Il giorno prima

25aprile

C’è fermento nella piazza.

Il vento soffia sulle bandiere, tutte in fila, là in alto come a dire: LIBERI.

Alcuni signori si ritrovano sotto al portico. Uno di loro mi racconta i giorni appena prima la liberazione, il 23 Aprile 1945. Lo fa con gli occhi lucidi a distanza di 70 anni: “arrivavo dal Borgazzo, per raggiungere la piazza, passando attraverso via Veneto. Una camionetta di tedeschi procedeva verso la Rocca, ma ad un certo punto fece dietro front e si diresse verso la stazione, scomparendo dalla nostra vista. Sentimmo degli spari -una raffica di mitra- e i tedeschi non c’erano più.”

Esultarono, mi ricorda questo amabile signore di 83 anni. Esultarono perché forse erano finiti i soprusi, le vessazioni, le violenze, la povertà e tutte le ingiustizie che la maledetta guerra porta in dote. Ma la fine non era ancora ufficiale.

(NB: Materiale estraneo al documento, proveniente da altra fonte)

===== src/rtl/core/skt_pkg.sv =====
package skt_pkg;

   localparam int DEF_CAPACITY  = 32;
   localparam int DEF_KEY_BYTES = 8;

   localparam int FIELD_W  = 64;
   localparam int STATUS_W = 3;
   localparam int POS_OUT_W = 6;

   localparam logic ACT_LOCATE = 1'b0;
   localparam logic ACT_INSERT = 1'b1;

   localparam logic [STATUS_W-1:0] ST_INSERTED  = 3'd0;
   localparam logic [STATUS_W-1:0] ST_DUPLICATE = 3'd1;
   localparam logic [STATUS_W-1:0] ST_FULL      = 3'd2;
   localparam logic [STATUS_W-1:0] ST_FOUND     = 3'd3;
   localparam logic [STATUS_W-1:0] ST_NOT_FOUND = 3'd4;

   // Compare outcome of one cell against the key under test.
   typedef struct packed {
      logic less;
      logic equal;
   } skt_match_type;

endpackage


===== src/rtl/core/skt_cell.sv =====
module skt_cell import skt_pkg::*; #(
   parameter int KEY_W = 64
) (
   input  logic               clock,
   input  logic               entry_valid,
   input  logic [KEY_W-1:0]   req_key,
   input  logic [FIELD_W-1:0] req_payload,
   input  logic               insert_en,
   input  logic               left_less,
   input  logic [KEY_W-1:0]   left_key,
   input  logic [FIELD_W-1:0] left_payload,
   output skt_match_type      match,
   output logic [KEY_W-1:0]   key_out,
   output logic [FIELD_W-1:0] payload_out,
   output logic [FIELD_W-1:0] hit_payload
);

   logic [KEY_W-1:0]   key_ff;
   logic [KEY_W-1:0]   key_in;
   logic [FIELD_W-1:0] payload_ff;
   logic [FIELD_W-1:0] payload_in;

   always_comb begin
      match.less  = entry_valid && (key_ff < req_key);
      match.equal = entry_valid && (key_ff == req_key);
   end

   // A cell above the insertion point takes its left neighbor's entry;
   // the cell right at the insertion point takes the new entry.
   always_comb begin
      key_in     = key_ff;
      payload_in = payload_ff;
      if (insert_en && !match.less) begin
         key_in     = left_less ? req_key : left_key;
         payload_in = left_less ? req_payload : left_payload;
      end
   end

   always_ff @(posedge clock) begin
      key_ff     <= key_in;
      payload_ff <= payload_in;
   end

   assign key_out     = key_ff;
   assign payload_out = payload_ff;
   assign hit_payload = match.equal ? payload_ff : '0;

endmodule


===== config.mk =====
export PLATFORM = sky130hd
export DESIGN_NAME = skt_cell
export DESIGN_NICKNAME = d
export VERILOG_FILES = /design/src/rtl/core/skt_pkg.sv /design/src/rtl/core/skt_cell.sv
export SDC_FILE = /design/constraint.sdc
export NUM_CORES = 1
export LEC_CHECK = 0
export BUFFER_PORTS_ARGS = -buffer_cell sky130_fd_sc_hd__buf_2
export CAP_MARGIN = 20
export CORE_AREA = 2 2 177 179
export CTS_BUF_LIST = sky130_fd_sc_hd__clkbuf_4 sky130_fd_sc_hd__clkbuf_8 sky130_fd_sc_hd__clkbuf_16
export CTS_CLUSTER_DIAMETER = 50
export CTS_CLUSTER_SIZE = 12
export DETAILED_ROUTE_END_ITERATION = 7
export DIE_AREA = 0 0 179 181
export GPL_TIMING_DRIVEN = 0
export HOLD_SLACK_MARGIN = 0.1
export PLACE_DENSITY_LB_ADDON = 0.1
export SETUP_SLACK_MARGIN = 0.02
export SLEW_MARGIN = 20
export SYNTH_ARGS = -nofsm -noshare
export SYNTH_HDL_FRONTEND = slang
export SYNTH_SLANG_ARGS = --single-unit

===== constraint.sdc =====
create_clock -name clock -period 13.6 [get_ports clock]
set_input_delay 2.72 -clock clock [delete_from_list [all_inputs] [get_ports clock]]
set_output_delay 2.72 -clock clock [all_outputs]
set_load 0.02 [all_outputs]

Word-level counts from Yosys, hierarchy flattened --
Index checks and enable logic that the tools add are counted.
Storage, ports and cells: output and inout bits 194, register bits after elaboration 128, input port bits 260, word-level logic and storage cells 11
Operators by class: mux-type cells 3, reduce and logical (&&, ||, !) cells 4, equal/unequal tests 1, magnitude comparators 1
Operators by type and width (number):
- two-way mux 64 bit | 3
- == test 64 bit | 1
- < comparator 64 bit | 1
- logical AND 1 bit | 3
- zero test 1 bit | 1

Logic depth before layout (Yosys ltp) --
Gate-level depths: netlist of the first run.
word-level depth 4, depth in mapped cells 9, mapped depth without buffers 8

Least setup slack after synthesis of the first run --
Ideal clock, no wire load.
kind input -> register, start in req_key[62], end reg key_ff[0] (netlist: key_out[0]), enable pin, path slack -0.474 ns, stages 9, path buffers 1, arrival time 13.262 ns, path through inv_1 ha_1 nand4_1 nor4_2 nand4_1 nor2_1 buf_4 a21oi_1 a21boi_0
Between the ends: longest elaborated chain between the ends 4
RTL lines:
- from (decl) | line skt_cell.sv:6 | input logic [KEY_W-1:0] req_key,
- < comparator 64 bit | line skt_cell.sv:24 | match.less = entry_valid && (key_ff < req_key);
- logical AND 1 bit | line skt_cell.sv:24
- zero test 1 bit | line skt_cell.sv:33 | if (insert_en && !match.less) begin
- logical AND 1 bit | line skt_cell.sv:33
- to (signal assigned) | line skt_cell.sv:40 | key_ff <= key_in;
- to (decl) | line skt_cell.sv:18 | logic [KEY_W-1:0] key_ff;
No other way between the ends. A chain may end at the register's enable or synchronous reset.

Worst setup path in the final report of the first run --
start in req_key[55], end out hit_payload[11]
Between the ends: longest elaborated chain between the ends 3
RTL lines:
- == test 64 bit | line skt_cell.sv:25 | match.equal = entry_valid && (key_ff == req_key);
- logical AND 1 bit | line skt_cell.sv:25
- two-way mux 64 bit | line skt_cell.sv:46 | assign hit_payload = match.equal ? payload_ff : '0;
- to (decl) | line skt_cell.sv:15 | output logic [FIELD_W-1:0] hit_payload
No other way between the ends.

==> results of run 1 <==
[cells by family after synthesis]
| logic type | Yosys count | synth area share (%) |
|---|---|---|
| AO/OA/AOI/OAI | 52 | 4.23 |
| adder cells (fa/ha/maj) | 64 | 10.7 |
| flip-flops | 128 | 51.4 |
| multiplexers | 128 | 19.3 |
| buffers and inverters | 93 | 5.40 |
| AND/OR/NAND/NOR | 117 | 9.00 |
[power groups by stage]
| stage | sequential, mW | clock [mW] | combinational [mW] |
|---|---|---|---|
| 2_1_floorplan | 0.540 | 0 | 0.0855 |
| 3_3_place_gp | 0.512 | 0 | 0.215 |
| 3_5_place_dp | 0.499 | 0 | 0.229 |
| 4_1_cts | 0.491 | 0.499 | 0.231 |
| 5_1_grt | 0.495 | 0.514 | 0.250 |
| 6_report | 0.491 | 0.481 | 0.226 |
[state kept, by name, summed over array words and instances, names as in the netlist]
| signal | cells |
|---|---|
| key_out | 64 |
| payload_out | 64 |
[metal layers]
metal  vias to the layer above  GRT usage, %  part of all wire, %
met5                         -             0                    0
met4                         0          4.62                  1.6
met3                        21          5.13                  7.8
met2                       254          29.1                   51
met1                      2852          18.7                   40
li1                       3127             -                    -
[how the worst max path moves through the flow]
stage                startpoint         endpoint  slack, ns
floorplan           req_key[62]       key_out[0]       2.91
global placement    req_key[55]  payload_out[41]      -2.13
detailed placement  req_key[55]  hit_payload[11]       5.51
CTS                 req_key[55]  hit_payload[11]       5.50
global route        req_key[53]  hit_payload[13]       5.37
finish              req_key[55]  hit_payload[11]       5.67
[per-stage QoR]
| step | power [mW] | setup TNS (ns) |
|---|---|---|
| after CTS | 1.22 | 0 |
| after detailed placement | 0.728 | 0 |
| after global routing | 1.26 | 0 |
| after global placement | 0.727 | -272.08 |
| final | 1.20 | 0 |
| after floorplan | 0.625 | 0 |
[Yosys cell counts, drive strengths merged]
cell     instances
inv             65
a211oi           2
and4             1
a211o            1
mux2           128
a21o             4
a22oi            1
nand3            4
o211ai           2
nand2b           1
o2111ai          1
a21oi           27
nor2b            1
buf              8
nand2           21
clkbuf          20
and2             2
a31oi            1
o21ai            6
nor3             2
nand4           10
nor2             7
a21boi           1
edfxtp         128
o221a            1
or4              1
ha              64
a221o            1
o21a             3
and3            65
nor4             2
a311oi           1
[area by class of cell]
| cell class | instances | area [µm²] |
|---|---|---|
| sequential | 128 | 3840 |
| multi-input combinational | 361 | 3240 |
| buffer | 28 | 160 |
| antenna | 5 | 12.5 |
| clock buffer | 18 | 433 |
| clock inverter | 12 | 163 |
| fill | 3118 | 19300 |
| tap | 396 | 495 |
| timing repair buffer | 460 | 2480 |
| inverter | 65 | 244 |
[tightest hold or removal path, cell delays in order, from the launching register on]
cell and delay, ns:
edfxtp_1 0.36, ha_1 0.15, a21oi_1 0.04, o21ai_0 0.06, a311oi_1 0.14, a21boi_4 0.25
buf_16 0.20
[cell usage in the layout, fill, tap and decap left out, types with 2 or more instances in the layout]
cell,Yosys,layout
clkbuf_1,16,16
mux2_2,128,128
o21a_1,3,3
ha_1,64,64
clkbuf_16,0,17
buf_16,0,8
o211ai_1,2,2
inv_6,0,2
a21oi_1,27,27
and3_1,65,65
diode_2,0,5
o21ai_0,6,6
clkinv_4,0,2
nand3_1,4,4
buf_6,6,6
nor2_1,7,7
nand2_1,21,21
buf_2,1,453
a211oi_1,2,2
bufinv_16,0,3
clkbuf_2,4,4
nand4_1,10,10
clkinvlp_4,0,5
edfxtp_1,128,128
and2_1,2,2
inv_1,65,65
a21o_1,4,4
==> impl_metrics.toml, run 1 <==
[finish]
drive_gt1_share_pct = 59.2
final_core_util_pct = 36.5
nNetsFinal = 1385
instances_no_fill = 1473
fin_area_mm2 = 0.0111
area_growth_pct = 48.1

[sta]
max_freq_mhz = 126
slew_violations = 0
whs_ns = 1.36
fin_skew_ns = 0.0148
timing.final.ws_setup_ns = 5.67
hold_violations = 0
min_period_ns = 7.93
rsz0062_at_grt = "no"
finalCritPeriodShare_pct = 58.3
timing.slew.headroom_pct = 38.9
finalSetupViolCount = 0
worst_pin_slew_ns = 0.916

[critical_path]
path_cells = "buf_2 -> inv_1 -> ha_1 -> nand4_1 -> nor3_1 -> nand4_1 -> nor2_1 -> clkbuf_1 -> and3_1 -> buf_2"
crit_required_ns = 10.88
cp-start-kind = "primary input"
cp_top_family = "simple AND/OR/NAND/NOR gates"
rr_endpoint = "payload_out[1]"
cp_num_cells = 10
worst_setup_path_end_kind = "output pin"
ff2ff_setup_slack_ns = 9.97
slowest_stage = "nor3_1"
crit_fanout = 10
reg2reg_depth = 12
max_stage_delay_ns = 0.51
cp.arrival_ns = 5.21
timing.rr.start = "key_out[55]"
criticalPathCategory = "in -> out"
path_buf_inv = 4

[placement]
place.detailed.hpwl_um = 21800
portBuffers = 452
place_inst = 1438
gp_congestion = 0.773
place_ws_ns = 5.51
placed_area_mm2 = 0.0105

[route]
drtAntennaViolNets = 0
vias = 6254
viasPerCell = 4.25
wl_per_cell_um = 18.2
dr.pass1.iters = 4
finalWirelength_um = 26800
drt-initial-drc-count = 216
drc_errors = 0

[power_and_ir_drop]
p_seq_share_pct = 41.0
p_comb_share_pct = 18.9
swShare_pct = 27.3
p_int_uw = 871
p_sw_uw = 326
pwr-share-clk_pct = 40.2
cellPowerDensity_mw_per_mm2 = 108
ir_drop_mv = 0.0717
leakage_nw = 5.48

[clock_tree]
numCtsBuffers = 17
hold_buffers = 0
cts_setup_buffers = 0
clkLatencyLatePin_ns = 0.42
clk_pin_slew_ns = 0.07
clockBufferDepth = 2
h-tree-depth = 4
cts_sinks = 128
cts_root_buf = "clkbuf_16"
post_cts_resized = 0
cts_tree = "built"

[synth]
ys_ff_latch = 128
yosys.cell_types.count = 37
synth_cells = 582
synth_top_area_share_pct = 51.4
yosys.area.top_type = "edfxtp_1"
syn_nets = 906
avgSynthCellArea_um2 = 12.9
yosys_warnings = 0
synth_seq_area_share_pct = 51.4
synthTopCellsByArea = "edfxtp_1, mux2_2, ha_1"
syn-cell-area_mm2 = 0.00748

[global_route]
antenna_found_initial = 5
grt_max_degree = 20
grt_first_pass_wirelength_um = 39200
grt_pass1_vias = 6573
grt-ovfl-total = 0
grt_util_all_layers_pct = 16.4

[hold_path]
hold_path_end = "key_out[43]"
min_path_cells = 6
hp-class = "reg -> reg"
hold_start = "key_out[47]"

[floorplan]
std_cell_rows = 64
ios = 454
die_area_mm2 = 0.0324
die_w_um = 179
chipHeight_um = 181
core_mm2 = 0.0303
initial_core_util_pct = 24.6

[job]
maxCapViolations = 0

[outcome]
status = "finished clean"
No activity file was read; power rests on OpenSTA's default activity.
==> run 2: changes to the inputs <==
CORE_AREA = 2 2 179 181   (was 2 2 177 179)
DIE_AREA = 0 0 181 183   (was 0 0 179 181)
clock period = 7.83 ns   (was 13.6 ns; I/O delays follow)
==> impl_metrics.toml, run 2 (synthesis gave the netlist of run 1 again) <==
[hold_path]
hp-class = "in -> reg"

[placement]
place_inst = 1443
gp_congestion = 0.791
portBuffers = 452
placed_area_mm2 = 0.0104
place_ws_ns = 2.02
place.detailed.hpwl_um = 22700

[sta]
finalCritPeriodShare_pct = 74.0
max_freq_mhz = 173
min_period_ns = 5.79
hold_violations = 0
timing.slew.headroom_pct = 47.7
fin_skew_ns = 0.0121
timing.final.ws_setup_ns = 2.04
worst_pin_slew_ns = 0.785
finalSetupViolCount = 0
rsz0062_at_grt = "no"
whs_ns = 1.44
tns_ns = 0
slew_violations = 0

[finish]
multi_input_area_mm2 = 0.00324
area_growth_pct = 46.9
drive_gt1_share_pct = 59.0
final_core_util_pct = 35.2
nFillCells = 3250
instances_no_fill = 1480
final_cell_mix = "buf_2, mux2_2, edfxtp_1"
fin_area_mm2 = 0.0110
regArea_mm2 = 0.00384
nNetsFinal = 1384
layout_commonest_cell = "buf_2"

[clock_tree]
numCtsBuffers = 17
cts_tree = "built"
clk_pin_slew_ns = 0.06
cts_sinks = 128
h-tree-depth = 4
hold_buffers = 0
clkLatencyLatePin_ns = 0.42
cts_root_buf = "clkbuf_16"
clockBufferDepth = 2
cts_setup_buffers = 0
post_cts_resized = 0

[global_route]
grt_pass1_vias = 6591
grt_first_pass_wirelength_um = 39700
grt-ovfl-total = 0
antenna_found_initial = 12
grt_util_all_layers_pct = 16.2
grt_max_degree = 21

[route]
drc_errors = 0
drt-initial-drc-count = 277
vias = 6412
wl_per_cell_um = 18.7
drtAntennaViolNets = 0
dr.pass1.iters = 4
finalWirelength_um = 27600
viasPerCell = 4.33

[power_and_ir_drop]
leakage_nw = 5.47
power_mw = 1.99
ir_drop_mv = 0.120
cellPowerDensity_mw_per_mm2 = 181

[critical_path]
crit_fanout = 10
max_stage_delay_ns = 0.46
ff2ff_setup_slack_ns = 3.63
crit_required_ns = 6.26
path_buf_inv = 5
cp_top_family = "simple AND/OR/NAND/NOR gates"
path_cells = "buf_2 -> inv_1 -> ha_1 -> nand4_1 -> nor3_1 -> nand4_1 -> nor2_1 -> buf_4 -> clkbuf_2 -> and3_1 -> buf_2"
cp.arrival_ns = 4.22
cp-start-kind = "primary input"
worst_setup_path_end_kind = "output pin"
criticalPathCategory = "in -> out"
slowest_stage = "nor3_1"

[job]
maxCapViolations = 0

[floorplan]
core_mm2 = 0.0312
chipHeight_um = 183
std_cell_rows = 65
die_w_um = 181
die_area_mm2 = 0.0331
ios = 454
initial_core_util_pct = 24.0

[outcome]
status = "finished clean"
[run 2: report_power, final]
group          switching, mW  internal [mW]  total (mW)
Sequential            0.0302          0.826       0.856
Combinational          0.210          0.181       0.391
Clock                  0.305          0.442       0.746
Total                  0.545           1.45        1.99
[run 2: worst register-to-register path, delay by kind of cell (launching register included)]
kind	cells	cell delay [ns]
buf+inv	5	1.09
flops	1	0.40
fa+ha+maj	1	0.32
compound gates	2	0.81
simple gates	4	1.28
[run 2: final cells by class]
cell class / instances / share of cell area, %
plain buffers: 28 / 1.46
inverters: 65 / 2.22
diodes: 6 / 0.137
clock inverters: 10 / 0.649
well taps: 402 / 4.58
flip-flops and latches: 128 / 35.0
repair buffers: 459 / 22.3
multi-input cells: 361 / 29.5
clock buffers: 21 / 4.14
[run 2: metal layers]
layer	vias to the layer above	part of all wire, %	global-route usage, %
li1	3132	-	-
met4	10	1.5	4.88
met3	30	7.2	5.16
met1	2973	41	19.0
met5	-	0.23	0
met2	267	50	28.5
[run 2: worst paths after layout]
check / cells past startpoint / to / from
max reg2reg: 12 / payload_out[40] / key_out[55]
max: 11 / hit_payload[47] / req_key[55]
min reg2reg: 5 / key_out[47] / key_out[48]
min: 2 / payload_out[18] / left_payload[18]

Lo fu per tutti due giorni dopo, il 25 Aprile del 1945. Lo fu per il mio piccolo paese e per tutta la nazione. L’Italia era finalmente libera grazie a chi aveva combattuto fino alla fine, fino alla morte, grazie a chi aveva resistito, a chi non si era piegato, a chi aveva subito in silenzio.

Stasera mentre scrivo, c’è un buon profumo nell’aria. Quel buon profumo di primavera e di festa, domani è un grande giorno.